In a positive sign for the U.S. economy, the Federal Reserve raised the federal funds target rate in December 2016 and penciled in another three hikes in 2017. While investors may welcome higher interest rates earned from their cash deposits, high-yielding instruments that carry debt can be adversely affected due to higher borrowing costs. Conventional wisdom dictates that REITs fall into that category and are generally negatively affected by rising interest rates.
Using historical returns, we looked at how REITs performed in rising rates environments and whether REITs categorized by the duration of lease agreements reacted in the same manner.
Exhibits 1 and 2 show how the broad REIT market responded during past rate hikes. During the 1994-1995 tightening cycle, when rate hikes were significant and frequent within a short period, the Dow Jones U.S. Select REIT Index posted negative returns (-5.81%). However, the index had positive cumulative returns (2.64% and 63.66%) during the other two tightening cycles, during which rate increases were fairly steady over time.
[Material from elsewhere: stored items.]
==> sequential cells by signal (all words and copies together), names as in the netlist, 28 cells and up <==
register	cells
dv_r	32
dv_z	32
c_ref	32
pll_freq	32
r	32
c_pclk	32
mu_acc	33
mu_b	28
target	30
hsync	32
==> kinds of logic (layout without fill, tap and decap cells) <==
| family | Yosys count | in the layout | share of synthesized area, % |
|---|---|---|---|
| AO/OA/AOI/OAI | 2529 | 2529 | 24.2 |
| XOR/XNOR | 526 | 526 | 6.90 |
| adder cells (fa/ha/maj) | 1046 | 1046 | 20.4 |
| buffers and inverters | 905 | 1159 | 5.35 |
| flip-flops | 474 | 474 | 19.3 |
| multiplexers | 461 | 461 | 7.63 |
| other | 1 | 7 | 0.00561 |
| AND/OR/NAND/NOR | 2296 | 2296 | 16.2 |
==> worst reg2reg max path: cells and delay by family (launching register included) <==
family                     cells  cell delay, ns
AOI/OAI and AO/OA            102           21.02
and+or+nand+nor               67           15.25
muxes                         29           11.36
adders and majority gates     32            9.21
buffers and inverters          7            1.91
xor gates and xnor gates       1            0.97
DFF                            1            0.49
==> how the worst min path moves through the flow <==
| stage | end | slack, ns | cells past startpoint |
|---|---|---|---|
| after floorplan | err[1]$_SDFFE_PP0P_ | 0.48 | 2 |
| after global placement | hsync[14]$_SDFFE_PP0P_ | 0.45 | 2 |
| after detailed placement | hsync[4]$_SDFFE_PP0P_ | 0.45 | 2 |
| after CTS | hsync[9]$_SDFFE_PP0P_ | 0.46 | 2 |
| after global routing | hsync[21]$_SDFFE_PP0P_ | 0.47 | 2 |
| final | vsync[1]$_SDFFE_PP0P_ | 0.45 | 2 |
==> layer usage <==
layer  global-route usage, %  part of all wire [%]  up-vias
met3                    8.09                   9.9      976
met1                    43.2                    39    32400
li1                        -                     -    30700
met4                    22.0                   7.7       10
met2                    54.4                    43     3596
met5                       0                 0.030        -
Source: an optimization exercise on an open RTL-to-GDS flow (aim: small area). Production flows keep margins and buffers that such runs may drop. At most, simulation tests tie the RTL to the original design; equivalence was not proved. The RTL of run 2 was laid out without a check of its function. Power and IR drop assume default switching activity.

--- standard.sh ---
#!/bin/bash
# synth_recipe.tcl (not shown) runs the flow's synth.tcl, then flattens the netlist and writes it again
# the make line also repeats each setting of config.mk as NAME=value (left out here)
make -C /OpenROAD-flow-scripts/flow DESIGN_CONFIG=/design/flow/config.mk WORK_HOME=/design/flow/orfs CLKGATE_MAP_FILE= SYNTH_SCRIPT=/design/flow/synth_recipe.tcl "${@:-finish}"
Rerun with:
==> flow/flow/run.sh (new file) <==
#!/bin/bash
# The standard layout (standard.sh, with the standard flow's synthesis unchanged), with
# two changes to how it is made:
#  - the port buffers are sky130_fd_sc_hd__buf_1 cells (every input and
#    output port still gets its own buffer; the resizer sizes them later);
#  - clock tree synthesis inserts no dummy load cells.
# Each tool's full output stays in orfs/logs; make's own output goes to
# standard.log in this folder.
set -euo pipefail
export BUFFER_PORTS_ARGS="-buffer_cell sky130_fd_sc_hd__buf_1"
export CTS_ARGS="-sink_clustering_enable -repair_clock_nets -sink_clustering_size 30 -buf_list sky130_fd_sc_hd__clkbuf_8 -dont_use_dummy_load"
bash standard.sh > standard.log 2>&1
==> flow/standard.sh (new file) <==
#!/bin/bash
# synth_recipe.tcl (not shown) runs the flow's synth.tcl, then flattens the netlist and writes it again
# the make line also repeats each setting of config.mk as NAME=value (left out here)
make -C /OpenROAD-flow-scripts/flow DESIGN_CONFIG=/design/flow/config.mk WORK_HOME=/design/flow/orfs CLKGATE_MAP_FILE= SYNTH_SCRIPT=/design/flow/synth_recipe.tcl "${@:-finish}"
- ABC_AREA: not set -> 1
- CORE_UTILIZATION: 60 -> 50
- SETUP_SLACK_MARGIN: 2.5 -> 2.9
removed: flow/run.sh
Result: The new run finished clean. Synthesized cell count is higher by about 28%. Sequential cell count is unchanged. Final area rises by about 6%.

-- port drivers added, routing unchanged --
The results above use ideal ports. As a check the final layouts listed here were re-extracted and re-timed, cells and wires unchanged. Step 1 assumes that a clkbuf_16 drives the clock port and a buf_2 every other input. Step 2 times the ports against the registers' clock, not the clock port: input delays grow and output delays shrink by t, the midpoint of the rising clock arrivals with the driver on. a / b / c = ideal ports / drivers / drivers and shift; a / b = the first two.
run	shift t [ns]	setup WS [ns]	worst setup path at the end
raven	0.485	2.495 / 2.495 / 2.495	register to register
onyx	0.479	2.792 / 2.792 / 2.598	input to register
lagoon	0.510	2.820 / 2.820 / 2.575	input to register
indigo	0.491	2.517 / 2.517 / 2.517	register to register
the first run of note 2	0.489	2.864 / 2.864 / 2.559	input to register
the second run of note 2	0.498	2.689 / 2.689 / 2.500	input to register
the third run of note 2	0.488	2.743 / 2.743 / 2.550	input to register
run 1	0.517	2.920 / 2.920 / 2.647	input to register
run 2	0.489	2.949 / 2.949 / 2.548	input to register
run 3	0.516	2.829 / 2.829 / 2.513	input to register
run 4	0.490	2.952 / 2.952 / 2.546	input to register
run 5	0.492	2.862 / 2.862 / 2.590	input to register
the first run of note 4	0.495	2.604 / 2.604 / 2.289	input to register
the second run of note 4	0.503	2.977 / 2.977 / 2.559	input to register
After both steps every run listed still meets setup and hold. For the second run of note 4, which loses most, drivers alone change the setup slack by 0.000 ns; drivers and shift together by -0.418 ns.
Background: an optimization exercise with open tools, aiming at small area, a short achievable clock period and few clock cycles per item. Do not read the settings as production practice.
At most, simulation tests tie the RTL to the original design; equivalence was not proved.
Power and IR drop assume default switching activity.

Setup of run A:
// ina228_codec
module ina228_codec (
    input  wire        clk,
    input  wire        rst,           
    input  wire        in_valid,
    output wire        in_ready,
    input  wire [31:0] cmd,
    input  wire [39:0] wi,
    input  wire [79:0] vi,
    input  wire        xerr,
    input  wire [7:0]  xinfo,
    input  wire        ci_rst,
    input  wire        ci_rstacc,
    input  wire [7:0]  ci_convdly,
    input  wire        ci_tempcomp,
    input  wire        ci_adcrange,
    input  wire [3:0]  ci_mode,
    input  wire [2:0]  ci_vbusct,
    input  wire [2:0]  ci_vshct,
    input  wire [2:0]  ci_vtct,
    input  wire [2:0]  ci_avg,
    input  wire [14:0] ki_shunt_cal,
    input  wire [13:0] ki_tempco,
    input  wire [31:0] ki_cur_lsb,
    input  wire [31:0] ki_pwr_lsb,
    output wire        out_valid,
    output wire [39:0] wo,
    output wire [79:0] vo,
    output wire        co_rst,
    output wire        co_rstacc,
    output wire [7:0]  co_convdly,
    output wire        co_tempcomp,
    output wire        co_adcrange,
    output wire [3:0]  co_mode,
    output wire [2:0]  co_vbusct,
    output wire [2:0]  co_vshct,
    output wire [2:0]  co_vtct,
    output wire [2:0]  co_avg,
    output wire [14:0] fo,
    output wire        mo_cont,
    output wire        mo_temp,
    output wire        mo_shunt,
    output wire        mo_bus,
    output wire        mo_shutdown,
    output wire        do_valid,
    output wire [1:0]  do_rw,
    output wire [3:0]  do_nfields,
    output wire [5:0]  do_off,
    output wire [5:0]  do_width,
    output wire        do_sgn,
    output wire [3:0]  flt,
    output wire [7:0]  finfo
);
==> flow/config.mk <==
export PLATFORM = sky130hd
export DESIGN_NAME = ina228_codec
export DESIGN_NICKNAME = ina228_codec
export VERILOG_FILES = /design/flow/design.v
export SDC_FILE = /design/flow/constraint.sdc
export NUM_CORES = 4
export LEC_CHECK = 0
export ABC_AREA = 1
export CAP_MARGIN = 20
export CORE_MARGIN = 2
export CORE_UTILIZATION = 50
export CTS_BUF_LIST = sky130_fd_sc_hd__clkbuf_8
export PLACE_DENSITY = 0.65
export SLEW_MARGIN = 20
==> flow/constraint.sdc <==
create_clock -name core_clock -period 14.0 [get_ports {clk}]
set_input_delay 2.8000 -clock core_clock [delete_from_list [all_inputs] [get_ports {clk}]]
set_output_delay 2.8000 -clock core_clock [all_outputs]
set_load 0.01 [all_outputs]
standard.sh (not shown) runs the stock make flow with config.mk's settings and CLKGATE_MAP_FILE= SYNTH_SCRIPT=/design/flow/synth_recipe.tcl, a recipe that flattens the netlist after the stock synthesis.
==> flow/flow/run.sh <==
#!/bin/bash
# The standard layout (standard.sh), with these changes to how it is made:
#  - timing repair aims for more setup slack than the clock period needs
#    (SETUP_SLACK_MARGIN, flow/margin.txt), so that it shortens the
#    critical paths; the constraints (constraint.sdc) are not changed;
#  - every port still gets a buffer from buffer_ports, but a plain buf_2
#    instead of the slower and larger cell it picks by default; the buffers
#    of the output ports and of a few lightly loaded inputs are then made
#    buf_1 (flow/ports.tcl).
# standard.sh's own output goes to standard.log; ORFS keeps each step's log
# under orfs/logs.
set -euo pipefail
MARGIN=$(cat flow/margin.txt)
bash standard.sh SETUP_SLACK_MARGIN="$MARGIN" \
    BUFFER_PORTS_ARGS="-buffer_cell sky130_fd_sc_hd__buf_2" \
    POST_GLOBAL_PLACE_TCL="$PWD/flow/ports.tcl" finish > standard.log 2>&1
==> flow/flow/margin.txt <==
9.3
==> flow/flow/ports.tcl <==
# After global placement: buffer_ports gave every port a buf_2. The buffers
# on the output ports drive only the port, and those on the calibration and
# configuration inputs, xinfo and vi[79:40] drive a few loads off the
# critical paths, so a buf_1 is enough for them.
set n 0
foreach bterm [[ord::get_db_block] getBTerms] {
  set name [$bterm getName]
  set io [$bterm getIoType]
  if { $io == "OUTPUT" } {
    set light 1
  } elseif { [regexp {^(ki_|ci_|xinfo)} $name] } {
    set light 1
  } elseif { [regexp {^vi\[([0-9]+)\]$} $name -> bit] && $bit >= 40 } {
    set light 1
  } else {
    set light 0
  }
  if { !$light } { continue }
  set net [$bterm getNet]
  if { $net == "NULL" } { continue }
  foreach iterm [$net getITerms] {
    set inst [$iterm getInst]
    if { [[$inst getMaster] getName] == "sky130_fd_sc_hd__buf_2" } {
      replace_cell [get_cells [$inst getName]] sky130_fd_sc_hd__buf_1
      incr n
    }
  }
}
puts "ports.tcl: $n port buffers made buf_1"
Run A | status: complete | timing, DRC, antenna: pass
Testbench counts of run A, summed over its fixed seeds: cycles 28,121, items 24,000.
> inputs changed (run A -> run B)
Settings: removing ABC_AREA (formerly 1); removing PLACE_DENSITY (formerly 0.65); changing CORE_UTILIZATION from 50 to 40.
--- a/flow/flow/run.sh
+++ b/flow/flow/run.sh
@@ -7,3 +7,2 @@
-#    instead of the slower and larger cell it picks by default; the buffers
-#    of the output ports and of a few lightly loaded inputs are then made
-#    buf_1 (flow/ports.tcl).
+#    instead of the slower and larger cell it picks by default, and the
+#    output ports' buffers are then made buf_1 (flow/ports.tcl).
==> flow/flow/ports.tcl <==
# After global placement: the buffers buffer_ports put on the output ports
# drive only the port, so a buf_1 is enough.
set n 0
foreach bterm [[ord::get_db_block] getBTerms] {
  if { [$bterm getIoType] != "OUTPUT" } { continue }
  set net [$bterm getNet]
  if { $net == "NULL" } { continue }
  foreach iterm [$net getITerms] {
    set inst [$iterm getInst]
    if { [[$inst getMaster] getName] == "sky130_fd_sc_hd__buf_2" } {
      replace_cell [get_cells [$inst getName]] sky130_fd_sc_hd__buf_1
      incr n
    }
  }
}
puts "ports.tcl: $n output buffers made buf_1"
==> comparison <==
On worst setup margin, the lower figure sits with run B, not run A. Every run (run B and run A) finished clean. Compared to run A, run B has internal power 0.00020 W higher. Re per-cell via count in the routed design: run B is 2.2% up on run A. Run B vs run A on post-CTS setup repair buffer count: run B is the higher one. Global-route usage (higher): run A. Antenna violation net count after detailed routing came out exactly the same in run B and run A.
Relative to run B, the following input files were edited for run C:
Settings: ABC_AREA newly set to 1; CORE_UTILIZATION changed from 40 to 50.
--- a/flow/flow/run.sh
+++ b/flow/flow/run.sh
@@ -7,2 +7,3 @@
-#    instead of the slower and larger cell it picks by default, and the
-#    output ports' buffers are then made buf_1 (flow/ports.tcl).
+#    instead of the slower and larger cell it picks by default; the buffers
+#    of the output ports and of a few lightly loaded inputs are then made
+#    buf_1 (flow/ports.tcl).
==> flow/flow/margin.txt <==
9.2
--- a/flow/flow/ports.tcl
+++ b/flow/flow/ports.tcl
@@ -1,2 +1,4 @@
-# After global placement: the buffers buffer_ports put on the output ports
-# drive only the port, so a buf_1 is enough.
+# After global placement: buffer_ports gave every port a buf_2. The buffers
+# on the output ports drive only the port, and those on the calibration and
+# configuration inputs, xinfo and vi[79:40] drive a few loads off the
+# critical paths, so a buf_1 is enough for them.
@@ -5 +7,12 @@
-  if { [$bterm getIoType] != "OUTPUT" } { continue }
+  set name [$bterm getName]
+  set io [$bterm getIoType]
+  if { $io == "OUTPUT" } {
+    set light 1
+  } elseif { [regexp {^(ki_|ci_|xinfo)} $name] } {
+    set light 1
+  } elseif { [regexp {^vi\[([0-9]+)\]$} $name -> bit] && $bit >= 40 } {
+    set light 1
+  } else {
+    set light 0
+  }
+  if { !$light } { continue }
@@ -16 +29 @@
-puts "ports.tcl: $n output buffers made buf_1"
+puts "ports.tcl: $n port buffers made buf_1"
Results
As far as register cell area after layout is concerned, run C and run B perform about the same. Diff run B -> run C: fill cell instance count of the final layout decreased 22%, fraction of area in registers grew by 0.74 points, cell area went down 3.7%. Total wirelength of the detailed-routed design | run C above run B. Run C vs. run B: routed wire length on met2 down 1400 um, routed via count went up by 2062. Run C finished end to end and its layout was clean on timing, DRC and antenna.
## Diff of input files: run D against run C
==> flow/flow/margin.txt <==
9.4
Findings:
- Run D against run C: remaining max-slew budget at the tightest pin saw a decrease; switching power summed over all nets went up by 0.000037 W; final critical-path share of the clock period went down by 0.52 points.

* * *

harbor:
ina228_codec, a different RTL version from the one above (not shown whole).
Size: ~5,300 cells after synthesis, ~510 flip-flops.
==> flow/config.mk <==
export PLATFORM = sky130hd
export DESIGN_NAME = ina228_codec
export DESIGN_NICKNAME = ina228_codec
export VERILOG_FILES = /design/flow/design.v
export SDC_FILE = /design/flow/constraint.sdc
export NUM_CORES = 4
export LEC_CHECK = 0
export CAP_MARGIN = 20
export CORE_MARGIN = 2
export CORE_UTILIZATION = 40
export SLEW_MARGIN = 20
==> flow/constraint.sdc <==
create_clock -name core_clock -period 14.0 [get_ports {clk}]
set_input_delay 2.8000 -clock core_clock [delete_from_list [all_inputs] [get_ports {clk}]]
set_output_delay 2.8000 -clock core_clock [all_outputs]
set_load 0.01 [all_outputs]
==> flow/flow/run.sh <==
#!/bin/bash
# The standard layout, with two changes to how it is made:
#  - timing repair aims for more setup slack than the clock period needs
#    (SETUP_SLACK_MARGIN), so that it shortens the critical paths;
#  - every port still gets a buffer from buffer_ports, but a plain buf_2
#    instead of the slower and larger cell it picks by default.
# The constraints (constraint.sdc) are not changed.
set -euo pipefail
MARGIN=$(cat flow/margin.txt)
bash standard.sh SETUP_SLACK_MARGIN="$MARGIN" \
    BUFFER_PORTS_ARGS="-buffer_cell sky130_fd_sc_hd__buf_2" finish > standard.log 2>&1
==> flow/flow/margin.txt <==
9.3
[inputs] garnet vs harbor
==> flow/flow/run.sh <==
#!/bin/bash
# The standard layout, with timing repair aiming for more setup slack than
# the clock period needs (SETUP_SLACK_MARGIN), so that repair shortens the
# critical paths. The constraints (constraint.sdc) are not changed.
set -euo pipefail
MARGIN=$(cat flow/margin.txt)
bash standard.sh SETUP_SLACK_MARGIN="$MARGIN" finish > standard.log 2>&1
==> flow/flow/margin.txt <==
9
Findings:
- Final critical-path setup slack: higher on harbor
- garnet reports a lower count of plain and timing-repair buffers than harbor does.
- Total clock network power is higher on garnet
- Against harbor, garnet reports a met2 routing resource usage after global routing that is higher.
- Side by side, worst hold slack turned out lower in garnet than in harbor.
- garnet vs harbor: non-clock buffer contribution to total cell area up
- Sort garnet and harbor by utilization asc -> top: harbor
No run of this note included a check of the RTL's function; only the layout flow was run.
It is important to remember that REITs can differ meaningfully in terms of average lease durations based on the underlying properties they own. For example, Hotel REITs may invest in hotels and motels that have daily lease terms, but the lease life for Healthcare REITs can be 10 years, because these REITs invest in healthcare-related properties such as hospitals and senior housing.
Since longer-term interest rates are considered more representative of real estate financing costs, we compared how REITs with different lease durations performed in periods of increasing 10-year U.S. Treasury Bond yields, based on month-end data. Exhibit 3 shows the seven periods during which 10-year U.S. Treasury Bond yields increased 100 bps or more. The broad REITs market averaged a 6.5% return during these rising rate cycles. REITs holding properties with short-term leases, as indicated by the Dow Jones U.S. Select Short-Term REIT Index, actually benefited from the rising rates, with returns exceeding the broad REITs market for all cycles analyzed.
This is easy to understand if we think of REITs as bond-like investments and the cash flows from rental payments as coupon payments. The properties with shorter rental agreements are more flexible in terms of renegotiating rental rates; thus, REITs with shorter lease terms are less sensitive to rate increases and behave more like floating rate bonds. For example, Hotel REITs typically have daily leases. This characteristic makes Hotel REITs highly cyclical and able to quickly adjust rental prices.
Our analysis shows that a high interest rate environment does not necessarily have a negative impact on REIT performance. REITs with short-term lease durations, on average, are less sensitive to interest rates and could benefit from rising rates.